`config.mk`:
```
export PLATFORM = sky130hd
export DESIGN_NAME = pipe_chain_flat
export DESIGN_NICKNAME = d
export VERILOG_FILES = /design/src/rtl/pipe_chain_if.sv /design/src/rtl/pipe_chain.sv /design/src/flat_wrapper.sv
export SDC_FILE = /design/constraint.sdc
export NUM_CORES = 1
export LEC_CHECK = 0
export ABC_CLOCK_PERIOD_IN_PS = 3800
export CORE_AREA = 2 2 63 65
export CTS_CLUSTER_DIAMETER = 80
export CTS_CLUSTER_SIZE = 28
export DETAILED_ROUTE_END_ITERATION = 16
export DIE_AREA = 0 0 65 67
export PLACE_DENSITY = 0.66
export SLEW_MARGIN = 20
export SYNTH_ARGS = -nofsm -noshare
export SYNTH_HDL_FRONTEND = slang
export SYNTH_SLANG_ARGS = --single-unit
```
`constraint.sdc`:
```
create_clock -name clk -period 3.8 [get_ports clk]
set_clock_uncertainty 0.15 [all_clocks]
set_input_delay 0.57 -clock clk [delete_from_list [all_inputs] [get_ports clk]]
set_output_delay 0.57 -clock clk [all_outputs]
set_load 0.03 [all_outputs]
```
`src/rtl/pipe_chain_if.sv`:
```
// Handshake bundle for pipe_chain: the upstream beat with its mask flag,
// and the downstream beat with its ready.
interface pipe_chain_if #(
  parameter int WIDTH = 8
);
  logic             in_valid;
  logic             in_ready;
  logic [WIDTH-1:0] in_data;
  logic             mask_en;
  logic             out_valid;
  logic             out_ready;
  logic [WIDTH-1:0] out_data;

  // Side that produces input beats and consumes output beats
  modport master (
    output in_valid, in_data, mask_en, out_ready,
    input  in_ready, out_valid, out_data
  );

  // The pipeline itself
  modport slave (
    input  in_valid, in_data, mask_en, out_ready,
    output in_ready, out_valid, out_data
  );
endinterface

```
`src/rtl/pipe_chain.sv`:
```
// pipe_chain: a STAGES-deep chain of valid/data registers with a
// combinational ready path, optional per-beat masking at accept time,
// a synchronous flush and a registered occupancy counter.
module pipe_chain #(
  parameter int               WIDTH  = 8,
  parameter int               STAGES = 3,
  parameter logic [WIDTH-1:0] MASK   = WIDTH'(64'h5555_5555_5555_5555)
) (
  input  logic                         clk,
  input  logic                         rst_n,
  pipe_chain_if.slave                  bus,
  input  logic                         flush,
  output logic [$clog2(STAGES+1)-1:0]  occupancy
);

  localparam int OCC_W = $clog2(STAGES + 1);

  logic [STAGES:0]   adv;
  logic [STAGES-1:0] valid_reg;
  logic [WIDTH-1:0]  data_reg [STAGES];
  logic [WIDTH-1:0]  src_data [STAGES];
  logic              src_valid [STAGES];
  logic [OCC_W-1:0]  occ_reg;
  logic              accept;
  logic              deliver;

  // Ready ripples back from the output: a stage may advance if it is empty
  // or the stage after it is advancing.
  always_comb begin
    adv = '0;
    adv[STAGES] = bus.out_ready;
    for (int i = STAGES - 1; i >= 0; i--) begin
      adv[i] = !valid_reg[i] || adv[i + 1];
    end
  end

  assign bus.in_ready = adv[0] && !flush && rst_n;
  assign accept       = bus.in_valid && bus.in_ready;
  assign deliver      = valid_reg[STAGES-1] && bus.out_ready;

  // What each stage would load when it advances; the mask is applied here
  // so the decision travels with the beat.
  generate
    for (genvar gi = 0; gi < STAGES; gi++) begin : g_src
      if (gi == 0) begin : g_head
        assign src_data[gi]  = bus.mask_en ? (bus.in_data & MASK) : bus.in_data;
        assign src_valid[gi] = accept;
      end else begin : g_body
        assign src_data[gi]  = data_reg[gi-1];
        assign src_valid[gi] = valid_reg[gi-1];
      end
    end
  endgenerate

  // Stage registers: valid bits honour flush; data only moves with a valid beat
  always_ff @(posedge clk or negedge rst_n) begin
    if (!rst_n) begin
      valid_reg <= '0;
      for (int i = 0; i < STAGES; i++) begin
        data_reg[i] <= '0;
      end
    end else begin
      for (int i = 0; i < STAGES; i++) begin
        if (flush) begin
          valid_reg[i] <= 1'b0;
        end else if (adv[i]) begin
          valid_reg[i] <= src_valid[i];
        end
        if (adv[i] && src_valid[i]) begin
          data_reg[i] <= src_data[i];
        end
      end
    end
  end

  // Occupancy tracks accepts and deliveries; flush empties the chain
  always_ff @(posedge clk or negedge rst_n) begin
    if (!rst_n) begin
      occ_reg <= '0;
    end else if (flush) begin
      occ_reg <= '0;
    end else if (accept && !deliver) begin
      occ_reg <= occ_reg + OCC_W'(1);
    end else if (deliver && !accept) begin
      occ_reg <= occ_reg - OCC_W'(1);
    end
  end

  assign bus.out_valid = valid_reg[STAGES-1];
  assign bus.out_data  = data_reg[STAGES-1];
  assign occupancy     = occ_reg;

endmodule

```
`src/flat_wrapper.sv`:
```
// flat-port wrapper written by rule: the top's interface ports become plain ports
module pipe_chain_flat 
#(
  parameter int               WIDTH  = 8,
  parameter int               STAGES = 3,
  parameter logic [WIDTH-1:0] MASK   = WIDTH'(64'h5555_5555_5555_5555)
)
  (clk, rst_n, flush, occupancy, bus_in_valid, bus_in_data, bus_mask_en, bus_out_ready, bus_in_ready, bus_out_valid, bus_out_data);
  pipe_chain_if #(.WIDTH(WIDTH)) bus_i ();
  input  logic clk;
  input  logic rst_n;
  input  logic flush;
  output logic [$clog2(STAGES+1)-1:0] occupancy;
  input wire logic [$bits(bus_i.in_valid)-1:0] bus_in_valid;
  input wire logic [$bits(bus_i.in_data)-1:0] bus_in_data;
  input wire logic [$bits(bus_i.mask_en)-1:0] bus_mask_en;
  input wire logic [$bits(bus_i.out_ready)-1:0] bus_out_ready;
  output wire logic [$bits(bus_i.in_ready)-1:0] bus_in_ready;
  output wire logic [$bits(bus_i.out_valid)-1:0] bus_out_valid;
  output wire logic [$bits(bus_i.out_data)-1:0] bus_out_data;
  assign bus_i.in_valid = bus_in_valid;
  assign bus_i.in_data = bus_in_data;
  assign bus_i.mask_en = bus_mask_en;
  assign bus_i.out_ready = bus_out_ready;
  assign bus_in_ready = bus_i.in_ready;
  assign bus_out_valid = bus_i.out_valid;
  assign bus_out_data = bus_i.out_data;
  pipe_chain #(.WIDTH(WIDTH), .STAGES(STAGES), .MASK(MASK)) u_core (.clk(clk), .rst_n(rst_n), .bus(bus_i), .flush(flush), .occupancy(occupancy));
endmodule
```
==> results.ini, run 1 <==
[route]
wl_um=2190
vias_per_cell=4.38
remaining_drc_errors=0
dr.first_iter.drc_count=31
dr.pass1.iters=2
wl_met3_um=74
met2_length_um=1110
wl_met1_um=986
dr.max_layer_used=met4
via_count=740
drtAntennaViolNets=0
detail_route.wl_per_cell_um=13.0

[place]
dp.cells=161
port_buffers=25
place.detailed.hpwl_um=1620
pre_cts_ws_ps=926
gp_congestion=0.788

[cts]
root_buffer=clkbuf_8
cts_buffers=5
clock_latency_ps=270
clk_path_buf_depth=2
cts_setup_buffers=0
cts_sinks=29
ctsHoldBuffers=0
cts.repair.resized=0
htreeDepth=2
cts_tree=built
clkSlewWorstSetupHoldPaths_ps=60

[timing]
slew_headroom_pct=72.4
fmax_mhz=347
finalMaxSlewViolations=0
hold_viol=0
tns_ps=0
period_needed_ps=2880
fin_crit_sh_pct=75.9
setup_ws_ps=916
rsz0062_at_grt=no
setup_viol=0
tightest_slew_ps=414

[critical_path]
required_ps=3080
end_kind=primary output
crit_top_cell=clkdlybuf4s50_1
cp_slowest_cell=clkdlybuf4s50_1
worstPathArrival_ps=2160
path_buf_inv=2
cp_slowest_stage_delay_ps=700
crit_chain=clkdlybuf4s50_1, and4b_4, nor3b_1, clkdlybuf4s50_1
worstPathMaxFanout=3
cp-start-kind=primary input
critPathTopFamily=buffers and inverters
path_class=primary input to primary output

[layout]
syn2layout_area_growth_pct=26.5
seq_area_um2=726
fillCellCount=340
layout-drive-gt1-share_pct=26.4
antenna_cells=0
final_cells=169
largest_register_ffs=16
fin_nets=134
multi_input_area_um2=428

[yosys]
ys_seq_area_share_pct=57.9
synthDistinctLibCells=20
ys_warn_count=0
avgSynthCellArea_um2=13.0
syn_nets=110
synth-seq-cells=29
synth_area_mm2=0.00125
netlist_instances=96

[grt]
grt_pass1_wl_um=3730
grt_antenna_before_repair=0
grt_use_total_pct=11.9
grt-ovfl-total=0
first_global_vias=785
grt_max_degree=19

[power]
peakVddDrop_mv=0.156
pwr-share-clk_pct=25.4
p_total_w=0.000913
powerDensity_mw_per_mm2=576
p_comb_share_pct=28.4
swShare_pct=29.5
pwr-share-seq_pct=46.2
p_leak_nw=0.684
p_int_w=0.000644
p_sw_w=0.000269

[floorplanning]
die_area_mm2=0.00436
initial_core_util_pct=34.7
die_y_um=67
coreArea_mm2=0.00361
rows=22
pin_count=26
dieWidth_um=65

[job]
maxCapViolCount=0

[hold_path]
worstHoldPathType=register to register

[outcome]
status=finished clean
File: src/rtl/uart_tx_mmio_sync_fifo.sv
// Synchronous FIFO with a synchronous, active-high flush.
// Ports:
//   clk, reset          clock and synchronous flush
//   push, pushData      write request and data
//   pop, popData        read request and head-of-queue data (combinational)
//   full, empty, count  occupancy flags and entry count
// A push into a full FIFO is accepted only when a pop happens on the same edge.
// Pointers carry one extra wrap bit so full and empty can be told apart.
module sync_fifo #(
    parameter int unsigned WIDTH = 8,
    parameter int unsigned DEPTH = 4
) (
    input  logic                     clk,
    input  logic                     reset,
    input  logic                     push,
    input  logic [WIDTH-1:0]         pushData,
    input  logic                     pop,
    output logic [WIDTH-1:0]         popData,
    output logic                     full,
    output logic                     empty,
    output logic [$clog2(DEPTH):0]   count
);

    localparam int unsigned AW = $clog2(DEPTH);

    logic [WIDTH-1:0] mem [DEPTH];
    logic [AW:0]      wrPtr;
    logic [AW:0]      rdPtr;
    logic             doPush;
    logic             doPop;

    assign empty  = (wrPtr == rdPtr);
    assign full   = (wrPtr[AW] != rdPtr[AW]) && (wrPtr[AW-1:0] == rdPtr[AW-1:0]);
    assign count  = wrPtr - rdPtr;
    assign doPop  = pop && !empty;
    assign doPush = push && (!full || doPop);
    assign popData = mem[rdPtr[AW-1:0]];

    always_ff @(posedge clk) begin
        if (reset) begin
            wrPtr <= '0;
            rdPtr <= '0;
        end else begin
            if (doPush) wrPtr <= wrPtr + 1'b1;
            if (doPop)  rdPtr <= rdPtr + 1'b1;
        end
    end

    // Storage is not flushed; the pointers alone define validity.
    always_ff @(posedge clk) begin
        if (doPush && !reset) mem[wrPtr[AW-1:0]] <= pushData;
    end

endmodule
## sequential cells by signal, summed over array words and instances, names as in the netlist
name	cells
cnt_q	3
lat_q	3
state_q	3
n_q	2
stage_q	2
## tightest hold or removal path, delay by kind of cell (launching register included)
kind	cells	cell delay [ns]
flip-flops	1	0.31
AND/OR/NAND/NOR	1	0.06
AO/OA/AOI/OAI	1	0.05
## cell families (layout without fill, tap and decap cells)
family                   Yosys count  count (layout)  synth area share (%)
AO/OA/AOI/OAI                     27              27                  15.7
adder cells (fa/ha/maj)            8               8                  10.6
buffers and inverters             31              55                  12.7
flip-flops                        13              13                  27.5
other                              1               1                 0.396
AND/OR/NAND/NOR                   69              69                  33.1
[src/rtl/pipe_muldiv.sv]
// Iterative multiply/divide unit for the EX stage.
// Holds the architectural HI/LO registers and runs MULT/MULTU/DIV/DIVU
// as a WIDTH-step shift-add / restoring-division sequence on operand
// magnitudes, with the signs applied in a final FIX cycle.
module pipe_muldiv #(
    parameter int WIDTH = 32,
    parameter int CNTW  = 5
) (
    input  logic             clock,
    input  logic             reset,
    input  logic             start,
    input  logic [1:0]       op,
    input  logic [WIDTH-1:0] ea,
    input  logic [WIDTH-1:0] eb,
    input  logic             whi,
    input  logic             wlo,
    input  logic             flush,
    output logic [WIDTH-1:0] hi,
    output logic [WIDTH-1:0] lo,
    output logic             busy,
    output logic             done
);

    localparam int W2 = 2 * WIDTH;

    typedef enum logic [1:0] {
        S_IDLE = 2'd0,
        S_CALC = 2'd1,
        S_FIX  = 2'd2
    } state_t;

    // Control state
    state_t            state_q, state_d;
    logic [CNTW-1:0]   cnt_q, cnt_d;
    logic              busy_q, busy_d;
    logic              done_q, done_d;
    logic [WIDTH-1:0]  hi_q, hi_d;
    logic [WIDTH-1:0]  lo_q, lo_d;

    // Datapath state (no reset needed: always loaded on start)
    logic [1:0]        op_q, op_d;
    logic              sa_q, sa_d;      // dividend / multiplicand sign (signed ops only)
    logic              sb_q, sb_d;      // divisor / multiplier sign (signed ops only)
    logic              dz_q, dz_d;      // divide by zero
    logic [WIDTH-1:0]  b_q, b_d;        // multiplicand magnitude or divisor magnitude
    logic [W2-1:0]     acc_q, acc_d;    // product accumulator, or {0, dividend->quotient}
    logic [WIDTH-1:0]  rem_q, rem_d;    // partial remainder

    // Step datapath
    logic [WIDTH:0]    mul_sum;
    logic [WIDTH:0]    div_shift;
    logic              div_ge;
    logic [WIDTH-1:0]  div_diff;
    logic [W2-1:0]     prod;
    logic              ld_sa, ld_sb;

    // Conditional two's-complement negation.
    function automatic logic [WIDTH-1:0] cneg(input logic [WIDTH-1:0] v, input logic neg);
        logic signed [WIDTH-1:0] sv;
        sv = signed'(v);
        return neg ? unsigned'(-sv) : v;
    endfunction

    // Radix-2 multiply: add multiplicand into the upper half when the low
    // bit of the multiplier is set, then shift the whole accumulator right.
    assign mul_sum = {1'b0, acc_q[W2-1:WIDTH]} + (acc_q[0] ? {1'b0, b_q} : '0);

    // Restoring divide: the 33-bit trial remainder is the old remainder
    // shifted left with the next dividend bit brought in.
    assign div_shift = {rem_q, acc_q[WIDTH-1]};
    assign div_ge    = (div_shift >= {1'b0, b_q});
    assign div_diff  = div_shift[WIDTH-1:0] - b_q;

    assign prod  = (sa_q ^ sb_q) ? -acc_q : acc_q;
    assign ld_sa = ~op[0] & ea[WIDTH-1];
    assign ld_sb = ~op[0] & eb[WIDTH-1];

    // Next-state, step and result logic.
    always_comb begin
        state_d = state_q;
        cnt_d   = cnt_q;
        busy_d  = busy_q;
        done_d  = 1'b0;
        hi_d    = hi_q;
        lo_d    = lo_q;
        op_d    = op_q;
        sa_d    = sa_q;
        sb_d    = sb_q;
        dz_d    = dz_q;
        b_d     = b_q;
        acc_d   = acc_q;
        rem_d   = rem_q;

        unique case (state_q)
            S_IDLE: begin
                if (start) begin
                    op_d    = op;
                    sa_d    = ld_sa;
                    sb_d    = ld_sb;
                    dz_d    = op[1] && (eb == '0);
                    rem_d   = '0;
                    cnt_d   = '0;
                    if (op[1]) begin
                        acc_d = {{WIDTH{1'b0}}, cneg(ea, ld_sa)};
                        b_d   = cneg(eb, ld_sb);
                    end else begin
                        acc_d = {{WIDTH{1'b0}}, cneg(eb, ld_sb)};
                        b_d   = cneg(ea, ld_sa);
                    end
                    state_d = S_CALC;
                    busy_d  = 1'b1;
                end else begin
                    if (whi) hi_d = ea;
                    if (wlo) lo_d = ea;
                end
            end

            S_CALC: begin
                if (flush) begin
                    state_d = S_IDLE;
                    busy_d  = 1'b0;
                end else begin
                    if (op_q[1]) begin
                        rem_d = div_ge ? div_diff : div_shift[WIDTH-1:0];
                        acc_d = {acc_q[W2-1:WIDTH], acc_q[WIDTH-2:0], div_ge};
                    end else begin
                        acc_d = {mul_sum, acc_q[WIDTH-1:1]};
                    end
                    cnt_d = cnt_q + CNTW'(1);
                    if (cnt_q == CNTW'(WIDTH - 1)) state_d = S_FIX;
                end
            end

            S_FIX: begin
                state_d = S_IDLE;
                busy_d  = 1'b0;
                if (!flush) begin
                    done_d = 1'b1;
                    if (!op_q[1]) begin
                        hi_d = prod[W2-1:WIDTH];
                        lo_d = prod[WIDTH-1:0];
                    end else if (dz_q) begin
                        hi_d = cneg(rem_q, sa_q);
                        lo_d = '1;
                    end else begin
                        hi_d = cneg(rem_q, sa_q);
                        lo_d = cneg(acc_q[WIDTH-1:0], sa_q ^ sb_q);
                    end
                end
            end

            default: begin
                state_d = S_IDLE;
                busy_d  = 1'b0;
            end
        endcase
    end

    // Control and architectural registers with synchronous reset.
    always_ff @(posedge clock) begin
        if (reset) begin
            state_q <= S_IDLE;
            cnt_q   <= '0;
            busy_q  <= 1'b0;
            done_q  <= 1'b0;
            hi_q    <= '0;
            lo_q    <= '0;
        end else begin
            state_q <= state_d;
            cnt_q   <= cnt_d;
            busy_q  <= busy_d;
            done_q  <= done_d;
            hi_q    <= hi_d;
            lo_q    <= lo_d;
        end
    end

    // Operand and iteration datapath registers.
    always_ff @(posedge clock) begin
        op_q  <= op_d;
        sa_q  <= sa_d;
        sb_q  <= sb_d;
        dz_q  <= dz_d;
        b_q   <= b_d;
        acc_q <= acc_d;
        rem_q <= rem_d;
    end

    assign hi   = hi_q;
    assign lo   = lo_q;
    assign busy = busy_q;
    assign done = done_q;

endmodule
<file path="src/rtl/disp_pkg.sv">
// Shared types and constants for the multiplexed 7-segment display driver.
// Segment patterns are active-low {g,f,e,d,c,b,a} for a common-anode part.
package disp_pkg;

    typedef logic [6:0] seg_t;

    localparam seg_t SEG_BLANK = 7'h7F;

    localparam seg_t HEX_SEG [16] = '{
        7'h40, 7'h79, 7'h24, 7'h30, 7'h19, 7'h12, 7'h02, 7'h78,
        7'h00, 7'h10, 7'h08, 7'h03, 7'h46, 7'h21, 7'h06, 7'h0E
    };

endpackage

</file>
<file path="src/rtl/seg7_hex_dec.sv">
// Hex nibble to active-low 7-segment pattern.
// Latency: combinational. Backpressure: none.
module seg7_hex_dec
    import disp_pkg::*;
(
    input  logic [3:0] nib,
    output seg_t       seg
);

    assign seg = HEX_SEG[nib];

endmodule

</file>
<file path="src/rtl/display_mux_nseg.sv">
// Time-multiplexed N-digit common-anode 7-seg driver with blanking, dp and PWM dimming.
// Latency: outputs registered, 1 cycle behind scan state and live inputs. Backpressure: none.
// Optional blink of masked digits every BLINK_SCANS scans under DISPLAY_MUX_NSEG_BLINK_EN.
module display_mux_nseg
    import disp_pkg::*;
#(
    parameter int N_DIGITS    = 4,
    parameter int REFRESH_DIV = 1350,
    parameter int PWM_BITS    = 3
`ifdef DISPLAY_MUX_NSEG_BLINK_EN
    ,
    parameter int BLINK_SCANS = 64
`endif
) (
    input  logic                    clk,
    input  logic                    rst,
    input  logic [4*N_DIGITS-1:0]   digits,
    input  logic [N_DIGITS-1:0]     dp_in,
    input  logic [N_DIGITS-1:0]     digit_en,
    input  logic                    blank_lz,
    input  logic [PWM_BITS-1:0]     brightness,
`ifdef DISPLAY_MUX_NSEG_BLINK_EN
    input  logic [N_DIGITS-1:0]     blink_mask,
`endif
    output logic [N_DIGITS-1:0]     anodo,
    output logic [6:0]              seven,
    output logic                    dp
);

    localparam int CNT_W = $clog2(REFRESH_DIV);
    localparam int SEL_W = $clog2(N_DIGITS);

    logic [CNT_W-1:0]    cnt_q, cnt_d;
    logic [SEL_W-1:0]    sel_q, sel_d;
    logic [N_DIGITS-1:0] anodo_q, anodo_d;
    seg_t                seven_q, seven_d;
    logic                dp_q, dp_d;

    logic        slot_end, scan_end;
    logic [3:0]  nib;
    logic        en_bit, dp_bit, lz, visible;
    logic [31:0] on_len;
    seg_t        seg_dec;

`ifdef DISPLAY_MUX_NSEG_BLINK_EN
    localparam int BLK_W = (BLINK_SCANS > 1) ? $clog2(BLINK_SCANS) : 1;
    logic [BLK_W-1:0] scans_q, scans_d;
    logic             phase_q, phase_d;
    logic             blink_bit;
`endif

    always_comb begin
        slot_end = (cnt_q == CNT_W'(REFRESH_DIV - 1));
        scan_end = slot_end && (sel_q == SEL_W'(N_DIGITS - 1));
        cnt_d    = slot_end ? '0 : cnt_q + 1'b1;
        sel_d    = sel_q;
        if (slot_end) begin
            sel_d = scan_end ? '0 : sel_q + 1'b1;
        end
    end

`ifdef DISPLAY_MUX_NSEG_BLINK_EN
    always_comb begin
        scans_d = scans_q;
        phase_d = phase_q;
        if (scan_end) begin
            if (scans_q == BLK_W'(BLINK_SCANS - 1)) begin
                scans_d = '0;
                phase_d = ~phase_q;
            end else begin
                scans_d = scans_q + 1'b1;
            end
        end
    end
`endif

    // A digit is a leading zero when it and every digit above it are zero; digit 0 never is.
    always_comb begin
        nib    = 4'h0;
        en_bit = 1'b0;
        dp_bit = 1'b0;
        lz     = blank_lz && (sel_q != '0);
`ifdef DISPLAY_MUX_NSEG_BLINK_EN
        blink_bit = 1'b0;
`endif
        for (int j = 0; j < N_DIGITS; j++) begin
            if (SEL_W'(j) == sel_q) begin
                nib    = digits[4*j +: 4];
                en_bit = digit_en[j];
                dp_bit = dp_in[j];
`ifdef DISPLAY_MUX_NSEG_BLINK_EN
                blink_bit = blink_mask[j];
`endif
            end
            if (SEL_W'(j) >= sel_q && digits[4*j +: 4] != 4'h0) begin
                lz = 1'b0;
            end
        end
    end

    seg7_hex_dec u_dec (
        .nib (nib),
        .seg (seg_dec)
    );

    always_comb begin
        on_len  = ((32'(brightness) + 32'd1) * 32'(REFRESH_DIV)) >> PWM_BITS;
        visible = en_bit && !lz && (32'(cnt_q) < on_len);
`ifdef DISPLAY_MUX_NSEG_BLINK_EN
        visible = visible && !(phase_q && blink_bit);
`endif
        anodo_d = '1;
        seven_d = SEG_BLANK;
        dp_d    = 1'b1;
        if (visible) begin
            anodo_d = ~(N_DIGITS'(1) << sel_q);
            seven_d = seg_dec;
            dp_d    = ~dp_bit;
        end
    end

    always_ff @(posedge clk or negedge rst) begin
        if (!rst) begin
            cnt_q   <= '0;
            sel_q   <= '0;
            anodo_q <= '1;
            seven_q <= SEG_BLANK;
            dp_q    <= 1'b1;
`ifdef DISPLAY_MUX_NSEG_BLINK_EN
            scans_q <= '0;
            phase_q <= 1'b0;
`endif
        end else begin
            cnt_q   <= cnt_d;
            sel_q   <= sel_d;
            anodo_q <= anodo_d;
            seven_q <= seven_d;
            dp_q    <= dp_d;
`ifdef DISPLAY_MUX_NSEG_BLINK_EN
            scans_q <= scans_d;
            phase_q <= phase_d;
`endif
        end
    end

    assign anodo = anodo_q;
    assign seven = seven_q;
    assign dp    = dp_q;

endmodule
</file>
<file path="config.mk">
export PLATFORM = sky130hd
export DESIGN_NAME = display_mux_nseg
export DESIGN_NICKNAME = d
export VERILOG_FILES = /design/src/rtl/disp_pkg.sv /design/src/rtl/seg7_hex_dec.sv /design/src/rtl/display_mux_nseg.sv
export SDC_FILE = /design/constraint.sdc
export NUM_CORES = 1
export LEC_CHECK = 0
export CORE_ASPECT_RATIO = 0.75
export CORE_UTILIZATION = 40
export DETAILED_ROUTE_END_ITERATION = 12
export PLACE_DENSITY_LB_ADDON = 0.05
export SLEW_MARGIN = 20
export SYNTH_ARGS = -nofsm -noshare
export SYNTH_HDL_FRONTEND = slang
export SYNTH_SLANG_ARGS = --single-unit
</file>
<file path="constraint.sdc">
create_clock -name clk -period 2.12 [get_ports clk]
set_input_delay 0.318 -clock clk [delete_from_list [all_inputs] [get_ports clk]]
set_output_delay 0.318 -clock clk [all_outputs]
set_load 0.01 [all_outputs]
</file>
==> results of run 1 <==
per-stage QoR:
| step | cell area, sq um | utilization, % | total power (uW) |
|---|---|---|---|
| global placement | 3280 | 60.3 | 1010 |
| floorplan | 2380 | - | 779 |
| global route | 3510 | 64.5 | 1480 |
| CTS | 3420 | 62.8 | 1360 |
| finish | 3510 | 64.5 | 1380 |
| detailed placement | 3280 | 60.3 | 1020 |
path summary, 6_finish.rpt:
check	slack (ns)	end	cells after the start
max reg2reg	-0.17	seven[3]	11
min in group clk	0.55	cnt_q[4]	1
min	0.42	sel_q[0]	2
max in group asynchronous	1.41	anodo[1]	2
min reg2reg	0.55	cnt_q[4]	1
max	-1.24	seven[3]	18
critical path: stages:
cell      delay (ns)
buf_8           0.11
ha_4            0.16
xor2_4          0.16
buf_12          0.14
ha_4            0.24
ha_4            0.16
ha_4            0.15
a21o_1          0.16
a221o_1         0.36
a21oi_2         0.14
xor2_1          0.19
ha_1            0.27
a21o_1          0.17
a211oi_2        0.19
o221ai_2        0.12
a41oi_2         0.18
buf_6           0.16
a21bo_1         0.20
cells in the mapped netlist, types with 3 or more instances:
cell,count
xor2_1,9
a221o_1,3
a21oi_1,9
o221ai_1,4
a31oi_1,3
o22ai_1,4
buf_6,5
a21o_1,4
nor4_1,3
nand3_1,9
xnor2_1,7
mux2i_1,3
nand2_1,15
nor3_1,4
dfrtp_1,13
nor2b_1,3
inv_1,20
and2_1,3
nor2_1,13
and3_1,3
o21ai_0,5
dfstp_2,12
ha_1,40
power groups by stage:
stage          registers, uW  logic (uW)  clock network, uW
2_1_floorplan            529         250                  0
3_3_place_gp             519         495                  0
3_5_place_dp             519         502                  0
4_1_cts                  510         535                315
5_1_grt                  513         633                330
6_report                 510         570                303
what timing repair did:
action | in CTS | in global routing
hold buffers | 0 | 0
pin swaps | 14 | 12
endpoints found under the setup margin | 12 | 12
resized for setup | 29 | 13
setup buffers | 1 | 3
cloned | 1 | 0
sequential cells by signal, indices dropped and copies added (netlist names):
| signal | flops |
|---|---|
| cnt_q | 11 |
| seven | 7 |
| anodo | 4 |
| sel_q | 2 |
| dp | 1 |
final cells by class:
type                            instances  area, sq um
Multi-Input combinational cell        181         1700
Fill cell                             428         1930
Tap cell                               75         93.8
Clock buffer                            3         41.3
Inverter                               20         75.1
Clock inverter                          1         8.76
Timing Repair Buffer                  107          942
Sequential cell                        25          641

+ + + + + + +

What you should do>
Copy out, from the data above, each line where the string "popData" is present.

Output below>
//   pop, popData        read request and head-of-queue data (combinational)
    output logic [WIDTH-1:0]         popData,
    assign popData = mem[rdPtr[AW-1:0]];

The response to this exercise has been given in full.